増え続ける論文PDFの処遇にお困りの方は、ぜひともお試しを!実際の使用例はこちらの記事もご覧ください。
- こんなサービスが欲しかった!「Chemistry Reference Resolver」
- Chemistry Reference Resolverをさらに便利に!
- Wolfram|Alphaでお手軽物性チェック!「Reagent Table Widget」
- 化学検索ツールをあなたのブラウザに
- Firefoxアドオンで化学検索をよりスピーディに!
- 電話番号のように文献を探す―RefPapers
- 文献検索サイトをもっと便利に:X-MOLをレビュー
論文のCitation Numberを打ち込むだけで、一発で論文配布ページへ飛ばしてくれるのがChemistry Reference Resolver。論文探索の手間を激減させる、ありそうで無かった画期的サービス! 提供くださっている作者様には感謝の言葉が尽きません。最近ではより高範囲までカバーされた、Article Locator for Chemistry、RefPapersというサービスも登場しています。こういう便利なサービスを使った検索過程を、より手元でかつ簡単にできないか・・・?という続編記事もあります。各種検索をかなりラクにしてくれますので、是非お試しあれ。

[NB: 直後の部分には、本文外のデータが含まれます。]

## src/rtl/uart_dma_pkg.sv

```systemverilog
package uart_dma_pkg;
   localparam int unsigned THR_W  = 6;
   localparam int unsigned RX_LSB = 16;
   localparam int unsigned TX_LSB = 8;
   localparam int unsigned RXEN_B = 1;
   localparam int unsigned TXEN_B = 0;

   typedef struct packed {
      logic [THR_W-1:0] rx_thr;
      logic [THR_W-1:0] tx_thr;
      logic             rx_en;
      logic             tx_en;
   } dma_cfg_t;
endpackage

```

## src/rtl/uart_dma_cfg.sv

```systemverilog
module uart_dma_cfg
   import uart_dma_pkg::*;
#(
   parameter int unsigned WORD_W = 32
) (
   input  logic              clk,
   input  logic              rst_n,
   input  logic              we_i,
   input  logic [WORD_W-1:0] wdata_i,
   output logic [WORD_W-1:0] rdata_o,
   output dma_cfg_t          cfg_o
);
   initial begin
      assert (WORD_W >= RX_LSB + THR_W)
         else $error("configuration word too narrow");
   end

   dma_cfg_t cfg_q;

   always_ff @(posedge clk or negedge rst_n) begin
      if (!rst_n) begin
         cfg_q <= '0;
      end else if (we_i) begin
         cfg_q.rx_thr <= wdata_i[RX_LSB +: THR_W];
         cfg_q.tx_thr <= wdata_i[TX_LSB +: THR_W];
         cfg_q.rx_en  <= wdata_i[RXEN_B];
         cfg_q.tx_en  <= wdata_i[TXEN_B];
      end
   end

   always_comb begin
      rdata_o                   = '0;
      rdata_o[RX_LSB +: THR_W]  = cfg_q.rx_thr;
      rdata_o[TX_LSB +: THR_W]  = cfg_q.tx_thr;
      rdata_o[RXEN_B]           = cfg_q.rx_en;
      rdata_o[TXEN_B]           = cfg_q.tx_en;
   end

   assign cfg_o = cfg_q;
endmodule

```

## src/rtl/uart_dma_chan.sv

```systemverilog
module uart_dma_chan #(
   parameter int unsigned DEPTH = 32,
   parameter int unsigned LVL_W = 6,
   parameter int unsigned THR_W = 6,
   parameter bit          IS_RX = 1'b1
) (
   input  logic             clk,
   input  logic             rst_n,
   input  logic             en_i,
   input  logic [THR_W-1:0] thr_i,
   input  logic [LVL_W-1:0] level_i,
   input  logic             ack_i,
   input  logic             cpu_stb_i,
   output logic             req_o,
   output logic             stb_o
);
   localparam int unsigned CW = ((THR_W > LVL_W) ? THR_W : LVL_W) + 1;

   initial begin
      assert (DEPTH >= 2) else $error("DEPTH too small");
      assert (DEPTH < (2 ** LVL_W)) else $error("LVL_W too narrow");
   end

   logic [CW-1:0] thr_eff;
   logic [CW-1:0] lvl_x;
   logic          start;
   logic          stop;
   logic          active_q;
   logic          active_d;

   always_comb begin
      lvl_x   = CW'(level_i);
      thr_eff = (CW'(thr_i) > CW'(DEPTH)) ? CW'(DEPTH) : CW'(thr_i);
   end

   generate
      if (IS_RX) begin : g_rx
         always_comb begin
            start = lvl_x > thr_eff;
            stop  = lvl_x == '0;
         end
      end else begin : g_tx
         always_comb begin
            start = lvl_x < thr_eff;
            stop  = lvl_x == CW'(DEPTH);
         end
      end
   endgenerate

   always_comb active_d = en_i && (active_q ? !stop : start);

   always_ff @(posedge clk or negedge rst_n) begin
      if (!rst_n) active_q <= 1'b0;
      else        active_q <= active_d;
   end

   assign req_o = active_q && en_i;
   assign stb_o = cpu_stb_i || (ack_i && req_o);

   // Re-enable after a disable cycle must not revive a held request
   p_reenable_low_r7: assert property (@(posedge clk) disable iff (!rst_n)
      (!$past(en_i) && en_i) |-> !req_o);

   generate
      if (IS_RX) begin : g_rx_chk
         p_rx_start_r3: assert property (@(posedge clk) disable iff (!rst_n)
            $rose(req_o) |-> ($past(lvl_x) > $past(thr_eff)));
         p_rx_hold_r4: assert property (@(posedge clk) disable iff (!rst_n)
            (req_o && level_i != '0) |=> (req_o || !en_i));
      end else begin : g_tx_chk
         p_tx_start_r5: assert property (@(posedge clk) disable iff (!rst_n)
            $rose(req_o) |-> ($past(lvl_x) < $past(thr_eff)));
         p_tx_hold_r6: assert property (@(posedge clk) disable iff (!rst_n)
            (req_o && lvl_x != CW'(DEPTH)) |=> (req_o || !en_i));
      end
   endgenerate
endmodule

```

## src/rtl/uart_dma_req_ctrl.sv

```systemverilog
module uart_dma_req_ctrl
   import uart_dma_pkg::*;
#(
   parameter int unsigned DEPTH  = 32,
   parameter int unsigned WORD_W = 32,
   parameter int unsigned LVL_W  = $clog2(DEPTH + 1)
) (
   input  logic              clk,
   input  logic              rst_n,
   input  logic              cfg_we,
   input  logic [WORD_W-1:0] cfg_wdata,
   output logic [WORD_W-1:0] cfg_rdata,
   input  logic              data_rd,
   input  logic              data_wr,
   input  logic [LVL_W-1:0]  rx_level,
   input  logic [LVL_W-1:0]  tx_level,
   input  logic              rx_dma_ack,
   input  logic              tx_dma_ack,
   output logic              rx_dma_req,
   output logic              tx_dma_req,
   output logic              rx_pop,
   output logic              tx_push
);
   initial begin
      assert (DEPTH < (2 ** THR_W)) else $error("DEPTH exceeds trigger field");
   end

   dma_cfg_t cfg;

   uart_dma_cfg #(.WORD_W(WORD_W)) i_cfg (
      .clk     (clk),
      .rst_n   (rst_n),
      .we_i    (cfg_we),
      .wdata_i (cfg_wdata),
      .rdata_o (cfg_rdata),
      .cfg_o   (cfg)
   );

   uart_dma_chan #(.DEPTH(DEPTH), .LVL_W(LVL_W), .THR_W(THR_W), .IS_RX(1'b1)) i_rx (
      .clk       (clk),
      .rst_n     (rst_n),
      .en_i      (cfg.rx_en),
      .thr_i     (cfg.rx_thr),
      .level_i   (rx_level),
      .ack_i     (rx_dma_ack),
      .cpu_stb_i (data_rd),
      .req_o     (rx_dma_req),
      .stb_o     (rx_pop)
   );

   uart_dma_chan #(.DEPTH(DEPTH), .LVL_W(LVL_W), .THR_W(THR_W), .IS_RX(1'b0)) i_tx (
      .clk       (clk),
      .rst_n     (rst_n),
      .en_i      (cfg.tx_en),
      .thr_i     (cfg.tx_thr),
      .level_i   (tx_level),
      .ack_i     (tx_dma_ack),
      .cpu_stb_i (data_wr),
      .req_o     (tx_dma_req),
      .stb_o     (tx_push)
   );

   // An acknowledge with its request high always yields a strobe
   p_ack_strobe_r10: assert property (@(posedge clk) disable iff (!rst_n)
      ((rx_dma_ack && rx_dma_req) |-> rx_pop) and ((tx_dma_ack && tx_dma_req) |-> tx_push));
endmodule

```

・良質な論文との出会いを増やす「新着論文リコメンデーションシステム」
研究をやっていると、予想外の面白い研究論文に触れたい!出会いたい!というニーズは多々あると思われます。それをある程度満たしてくれるツールが、「論文リコメンデーションシステム」です。これはその名の通り、読むべき論文リストを個別最適化しておすすめしてくれるサービスです。多くは立ち上がったばかりでこれからという印象ですが、記事中では化学系論文チェックに役立ちそうなものに絞って、比較レビューしています。

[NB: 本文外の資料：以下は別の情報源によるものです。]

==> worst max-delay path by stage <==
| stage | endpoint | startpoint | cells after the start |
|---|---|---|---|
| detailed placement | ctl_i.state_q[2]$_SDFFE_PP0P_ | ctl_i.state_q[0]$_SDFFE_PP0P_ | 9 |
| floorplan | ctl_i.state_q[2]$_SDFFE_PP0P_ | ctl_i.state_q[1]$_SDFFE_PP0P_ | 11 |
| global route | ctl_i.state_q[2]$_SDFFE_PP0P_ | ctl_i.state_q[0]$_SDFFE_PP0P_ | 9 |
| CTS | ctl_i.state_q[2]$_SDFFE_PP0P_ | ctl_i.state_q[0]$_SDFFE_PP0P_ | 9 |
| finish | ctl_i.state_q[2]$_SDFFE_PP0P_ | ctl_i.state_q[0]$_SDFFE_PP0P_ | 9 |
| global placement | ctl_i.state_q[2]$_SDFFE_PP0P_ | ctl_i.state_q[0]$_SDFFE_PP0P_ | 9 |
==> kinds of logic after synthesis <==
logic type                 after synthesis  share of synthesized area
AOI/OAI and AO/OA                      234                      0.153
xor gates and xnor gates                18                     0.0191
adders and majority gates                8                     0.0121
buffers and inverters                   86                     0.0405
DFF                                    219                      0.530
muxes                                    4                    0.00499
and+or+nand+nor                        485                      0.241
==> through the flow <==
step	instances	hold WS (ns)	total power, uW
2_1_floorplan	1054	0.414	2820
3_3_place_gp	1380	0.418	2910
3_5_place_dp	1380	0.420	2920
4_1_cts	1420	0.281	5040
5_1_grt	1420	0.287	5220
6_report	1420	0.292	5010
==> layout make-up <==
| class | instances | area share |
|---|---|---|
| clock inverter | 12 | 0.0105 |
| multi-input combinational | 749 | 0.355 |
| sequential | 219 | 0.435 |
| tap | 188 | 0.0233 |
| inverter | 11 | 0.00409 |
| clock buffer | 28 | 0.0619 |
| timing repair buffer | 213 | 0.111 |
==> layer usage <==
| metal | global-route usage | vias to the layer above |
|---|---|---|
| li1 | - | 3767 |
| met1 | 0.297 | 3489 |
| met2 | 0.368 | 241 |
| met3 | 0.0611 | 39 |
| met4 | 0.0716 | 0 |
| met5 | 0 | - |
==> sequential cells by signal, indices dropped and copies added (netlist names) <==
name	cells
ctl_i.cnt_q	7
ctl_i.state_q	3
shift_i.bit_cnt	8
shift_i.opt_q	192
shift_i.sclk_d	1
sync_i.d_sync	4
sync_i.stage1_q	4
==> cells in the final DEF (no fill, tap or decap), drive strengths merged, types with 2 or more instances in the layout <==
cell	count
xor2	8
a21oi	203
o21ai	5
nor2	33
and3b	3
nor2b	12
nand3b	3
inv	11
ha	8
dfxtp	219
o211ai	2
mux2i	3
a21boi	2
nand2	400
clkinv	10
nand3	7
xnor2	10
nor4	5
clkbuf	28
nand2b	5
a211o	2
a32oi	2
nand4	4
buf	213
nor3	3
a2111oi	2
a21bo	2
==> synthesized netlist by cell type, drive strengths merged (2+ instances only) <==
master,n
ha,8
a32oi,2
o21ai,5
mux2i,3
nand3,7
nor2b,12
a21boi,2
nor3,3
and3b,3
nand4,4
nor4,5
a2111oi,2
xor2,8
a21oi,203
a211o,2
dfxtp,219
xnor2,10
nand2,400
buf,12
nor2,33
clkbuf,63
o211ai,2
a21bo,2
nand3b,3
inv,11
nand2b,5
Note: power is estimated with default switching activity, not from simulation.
## src/rtl/cnt_latch_port.sv

```systemverilog
module cnt_latch_port (
  input  logic        clk,
  input  logic        rst_n,
  input  logic        cnt_en,
  input  logic        gate,
  input  logic        cs,
  input  logic        rd,
  input  logic        wr,
  input  logic [7:0]  wdata,
  output logic [7:0]  rdata,
  input  logic        ctl_wr,
  input  logic [1:0]  ctl_fmt,
  input  logic        latch_cmd,
  output logic [15:0] count_live
);

  localparam logic [1:0] FMT_LO   = 2'b01;
  localparam logic [1:0] FMT_HI   = 2'b10;
  localparam logic [1:0] FMT_BOTH = 2'b11;

  logic [1:0]  fmt;
  logic        rptr, wptr, held;
  logic [15:0] ce, ol;
  logic [7:0]  wlo;

  wire ctl_ok   = ctl_wr && (ctl_fmt != 2'b00);
  wire rd_s     = cs && rd && !ctl_ok;
  wire wr_s     = cs && wr && !ctl_ok;
  wire rd_last  = (fmt != FMT_BOTH) || rptr;
  wire do_load  = wr_s && ((fmt != FMT_BOTH) || wptr);

  logic [15:0] load_val;
  always_comb begin
    case (fmt)
      FMT_LO:  load_val = {8'h00, wdata};
      FMT_HI:  load_val = {wdata, 8'h00};
      default: load_val = {wdata, wlo};
    endcase
  end

  wire [15:0] src     = held ? ol : ce;
  wire        pick_hi = (fmt == FMT_HI) || ((fmt == FMT_BOTH) && rptr);

  assign rdata      = pick_hi ? src[15:8] : src[7:0];
  assign count_live = ce;

  always_ff @(posedge clk) begin
    if (!rst_n) begin
      fmt  <= FMT_BOTH;
      rptr <= 1'b0;
      wptr <= 1'b0;
      held <= 1'b0;
      ol   <= 16'h0000;
      wlo  <= 8'h00;
    end else if (ctl_ok) begin
      fmt  <= ctl_fmt;
      rptr <= 1'b0;
      wptr <= 1'b0;
      held <= 1'b0;
    end else begin
      if (rd_s) begin
        if (fmt == FMT_BOTH) rptr <= ~rptr;
        if (rd_last) held <= 1'b0;
      end
      if (latch_cmd && !held) begin
        ol   <= ce;
        held <= 1'b1;
      end
      if (wr_s && fmt == FMT_BOTH) begin
        wptr <= ~wptr;
        if (!wptr) wlo <= wdata;
      end
    end
  end

  always_ff @(posedge clk) begin
    if (!rst_n)              ce <= 16'h0000;
    else if (do_load)        ce <= load_val;
    else if (gate && cnt_en) ce <= ce - 16'h0001;
  end

endmodule

```
--- src/rtl/irq_word_pkg.sv ---
package irq_word_pkg;

    localparam int HALF_W = 16;
    localparam int WORD_W = 2 * HALF_W;

    typedef struct packed {
        logic [HALF_W-1:0] mask;
        logic [HALF_W-1:0] flag;
        logic              irq;
    } agg_state_t;

    // One bit set for every position inside the source window.
    function automatic logic [HALF_W-1:0] window_bits(int count, int lsb);
        logic [HALF_W-1:0] m;
        m = '0;
        for (int b = 0; b < HALF_W; b++) begin
            if (b >= lsb && b < lsb + count) m[b] = 1'b1;
        end
        return m;
    endfunction

endpackage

「はてブ」や「Delicious」といった名前をかつてどこかで聞いたこと有りませんか?それがソーシャルブックマークサービスです。”お気に入り”ブックマークをネット経由で参照可能にするサービスですが、他人のブックマーク情報も加味されるので、うまく使うことで変わった角度からの情報取得もできます。たとえばchemistryタグをRSS登録しておくなどは典型です。ただ、現在ではFacebook・Twitterを初めとするSNSの台頭により、相対的な重要性は下がっているように思われます。

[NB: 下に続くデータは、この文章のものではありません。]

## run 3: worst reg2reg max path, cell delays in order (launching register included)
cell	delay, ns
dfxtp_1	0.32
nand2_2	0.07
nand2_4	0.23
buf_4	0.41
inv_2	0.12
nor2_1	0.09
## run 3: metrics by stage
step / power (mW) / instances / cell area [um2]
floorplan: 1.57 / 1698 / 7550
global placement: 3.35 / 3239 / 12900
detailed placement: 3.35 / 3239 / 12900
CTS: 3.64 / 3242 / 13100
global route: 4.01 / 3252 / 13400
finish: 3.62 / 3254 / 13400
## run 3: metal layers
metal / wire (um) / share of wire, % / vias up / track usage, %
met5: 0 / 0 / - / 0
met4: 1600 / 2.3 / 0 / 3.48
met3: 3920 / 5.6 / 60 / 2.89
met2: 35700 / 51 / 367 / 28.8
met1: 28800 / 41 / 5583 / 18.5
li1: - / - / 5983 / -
File: src/rtl/pr_pkg.sv
package pr_pkg;

    localparam int unsigned PR_LFSR_W  = 16;
    localparam int unsigned PR_PART_N  = 8;
    localparam int unsigned PR_CHAIN_L = 32;
    localparam logic [PR_LFSR_W-1:0] PR_TAPS = 16'hB400;

    typedef enum logic [2:0] {
        PH_IDLE    = 3'd0,
        PH_FULL    = 3'd1,
        PH_PARTIAL = 3'd2,
        PH_FREE    = 3'd3,
        PH_DONE    = 3'd4
    } phase_e;

    // per-cycle command from the controller to the datapath
    typedef struct packed {
        logic adv;   // register advances this cycle
        logic load;  // direct seed load (feedback ignored)
        logic inj;   // XOR tester bit into feedback
        logic emit;  // the new bit is a scan bit
    } step_cmd_t;

    function automatic int unsigned pr_max(input int unsigned a, input int unsigned b);
        return (a > b) ? a : b;
    endfunction

endpackage

File: src/rtl/pr_lfsr.sv
module pr_lfsr
    import pr_pkg::*;
#(
    parameter int unsigned W = PR_LFSR_W,
    parameter logic [W-1:0] TAPS = PR_TAPS[W-1:0]
) (
    input  logic         clk,
    input  logic         rst,
    input  step_cmd_t    cmd,
    input  logic         tbit,
    output logic         new_bit,
    output logic [W-1:0] state
);

    logic [W-1:0] q;
    logic         fb;

    always_comb begin
        fb = ^(q & TAPS);
        if (cmd.load)
            new_bit = tbit;
        else
            new_bit = fb ^ (cmd.inj & tbit);
    end

    always_ff @(posedge clk) begin
        if (rst)
            q <= '0;
        else if (cmd.adv)
            q <= {q[W-2:0], new_bit};
    end

    assign state = q;

endmodule

File: src/rtl/pr_ctrl.sv
module pr_ctrl
    import pr_pkg::*;
#(
    parameter int unsigned R = PR_LFSR_W,
    parameter int unsigned N = PR_PART_N,
    parameter int unsigned L = PR_CHAIN_L,
    localparam int unsigned CNT_W = $clog2(pr_max(R, L) + 1)
) (
    input  logic             clk,
    input  logic             rst,
    input  logic             start,
    input  logic             tvalid,
    output step_cmd_t        cmd,
    output phase_e           phase,
    output logic [CNT_W-1:0] count
);

    localparam logic [CNT_W-1:0] R_LAST = CNT_W'(R - 1);
    localparam logic [CNT_W-1:0] N_LAST = CNT_W'(N - 1);
    localparam logic [CNT_W-1:0] N_CNT  = CNT_W'(N);
    localparam logic [CNT_W-1:0] L_LAST = CNT_W'(L - 1);

    phase_e           ph_q, ph_d;
    logic [CNT_W-1:0] cnt_q, cnt_d;
    logic             seeded_q, seeded_d;

    always_comb begin
        ph_d     = ph_q;
        cnt_d    = cnt_q;
        seeded_d = seeded_q;
        cmd      = '0;
        unique case (ph_q)
            PH_IDLE: begin
                if (start) begin
                    cnt_d = '0;
                    ph_d  = seeded_q ? PH_PARTIAL : PH_FULL;
                end
            end
            PH_FULL: begin
                cmd.adv  = tvalid;
                cmd.load = 1'b1;
                if (tvalid) begin
                    if (cnt_q == R_LAST) begin
                        cnt_d    = '0;
                        seeded_d = 1'b1;
                        ph_d     = PH_FREE;
                    end else begin
                        cnt_d = cnt_q + 1'b1;
                    end
                end
            end
            PH_PARTIAL: begin
                cmd.adv  = tvalid;
                cmd.inj  = 1'b1;
                cmd.emit = 1'b1;
                if (tvalid) begin
                    if (cnt_q == N_LAST) begin
                        cnt_d = N_CNT;
                        ph_d  = (N_CNT == CNT_W'(L)) ? PH_DONE : PH_FREE;
                    end else begin
                        cnt_d = cnt_q + 1'b1;
                    end
                end
            end
            PH_FREE: begin
                cmd.adv  = 1'b1;
                cmd.emit = 1'b1;
                if (cnt_q == L_LAST) begin
                    cnt_d = '0;
                    ph_d  = PH_DONE;
                end else begin
                    cnt_d = cnt_q + 1'b1;
                end
            end
            PH_DONE: begin
                ph_d = PH_IDLE;
            end
            default: ph_d = PH_IDLE;
        endcase
    end

    always_ff @(posedge clk) begin
        if (rst) begin
            ph_q     <= PH_IDLE;
            cnt_q    <= '0;
            seeded_q <= 1'b0;
        end else begin
            ph_q     <= ph_d;
            cnt_q    <= cnt_d;
            seeded_q <= seeded_d;
        end
    end

    assign phase = ph_q;
    assign count = cnt_q;

endmodule

File: src/rtl/pr_scan_port.sv
module pr_scan_port
    import pr_pkg::*;
(
    input  logic      clk,
    input  logic      rst,
    input  step_cmd_t cmd,
    input  phase_e    phase,
    input  logic      new_bit,
    output logic      sdata,
    output logic      sshift,
    output logic      done
);

    always_ff @(posedge clk) begin
        if (rst) begin
            sdata  <= 1'b0;
            sshift <= 1'b0;
            done   <= 1'b0;
        end else begin
            sshift <= cmd.adv & cmd.emit;
            if (cmd.adv && cmd.emit)
                sdata <= new_bit;
            done <= (phase == PH_DONE);
        end
    end

endmodule

File: src/rtl/partial_reseed_unit.sv
module partial_reseed_unit
    import pr_pkg::*;
#(
    parameter int unsigned R = PR_LFSR_W,
    parameter int unsigned N = PR_PART_N,
    parameter int unsigned L = PR_CHAIN_L,
    parameter logic [R-1:0] TAPS = PR_TAPS[R-1:0]
) (
    input  logic clk,
    input  logic rst,
    input  logic start,
    input  logic tst_bit,
    input  logic tst_valid,
    output logic scan_out,
    output logic scan_shift,
    output logic pattern_done
);

    localparam int unsigned CNT_W = $clog2(pr_max(R, L) + 1);

    step_cmd_t        cmd;
    phase_e           phase;
    logic [CNT_W-1:0] count;
    logic             new_bit;
    logic [R-1:0]     lfsr_state;

    pr_ctrl #(.R(R), .N(N), .L(L)) u_ctrl (
        .clk    (clk),
        .rst    (rst),
        .start  (start),
        .tvalid (tst_valid),
        .cmd    (cmd),
        .phase  (phase),
        .count  (count)
    );

    pr_lfsr #(.W(R), .TAPS(TAPS)) u_lfsr (
        .clk     (clk),
        .rst     (rst),
        .cmd     (cmd),
        .tbit    (tst_bit),
        .new_bit (new_bit),
        .state   (lfsr_state)
    );

    pr_scan_port u_port (
        .clk     (clk),
        .rst     (rst),
        .cmd     (cmd),
        .phase   (phase),
        .new_bit (new_bit),
        .sdata   (scan_out),
        .sshift  (scan_shift),
        .done    (pattern_done)
    );

endmodule
==> src/rtl/tmr_prescale.sv <==
module tmr_prescale #(
  parameter int PRE_W = 8,
  parameter int SEL_W = 3
) (
  input  logic             clk,
  input  logic             rst_n,
  input  logic             clr,
  input  logic             adv,
  input  logic             bypass,
  input  logic [SEL_W-1:0] ratio_sel,
  output logic             inc
);
  logic [PRE_W-1:0] cnt_q;
  logic [PRE_W-1:0] cnt_d;
  logic [PRE_W-1:0] cnt_nx;
  logic [PRE_W-1:0] mask;

  always_comb begin
    for (int i = 0; i < PRE_W; i++) mask[i] = (i <= int'(ratio_sel));
  end

  assign cnt_nx = PRE_W'(cnt_q + 1'b1);
  assign inc    = adv & (bypass | ((cnt_nx & mask) == '0));

  always_comb begin
    cnt_d = cnt_q;
    if (clr)                 cnt_d = '0;
    else if (adv && !bypass) cnt_d = cnt_nx;
  end

  always_ff @(posedge clk or negedge rst_n) begin
    if (!rst_n) cnt_q <= '0;
    else        cnt_q <= cnt_d;
  end
endmodule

リアルタイム情報共有つぶやきシステムを、知らない人はもはやいないでしょう。地震の時にもインフラとしての磐石たる地位を見せつけていました。現在最速の情報源は、間違いなくTwitterです。うまく使えば、情報処理の幅が広がります。上の記事は、化学やってるけどTwitterなんて使ったこと無いよ~というビギナー向けに書かれています。Chem-Stationも公式Twitterアカウントを持っています。ご存じないというそこの君、@chemstationを早速フォローだ!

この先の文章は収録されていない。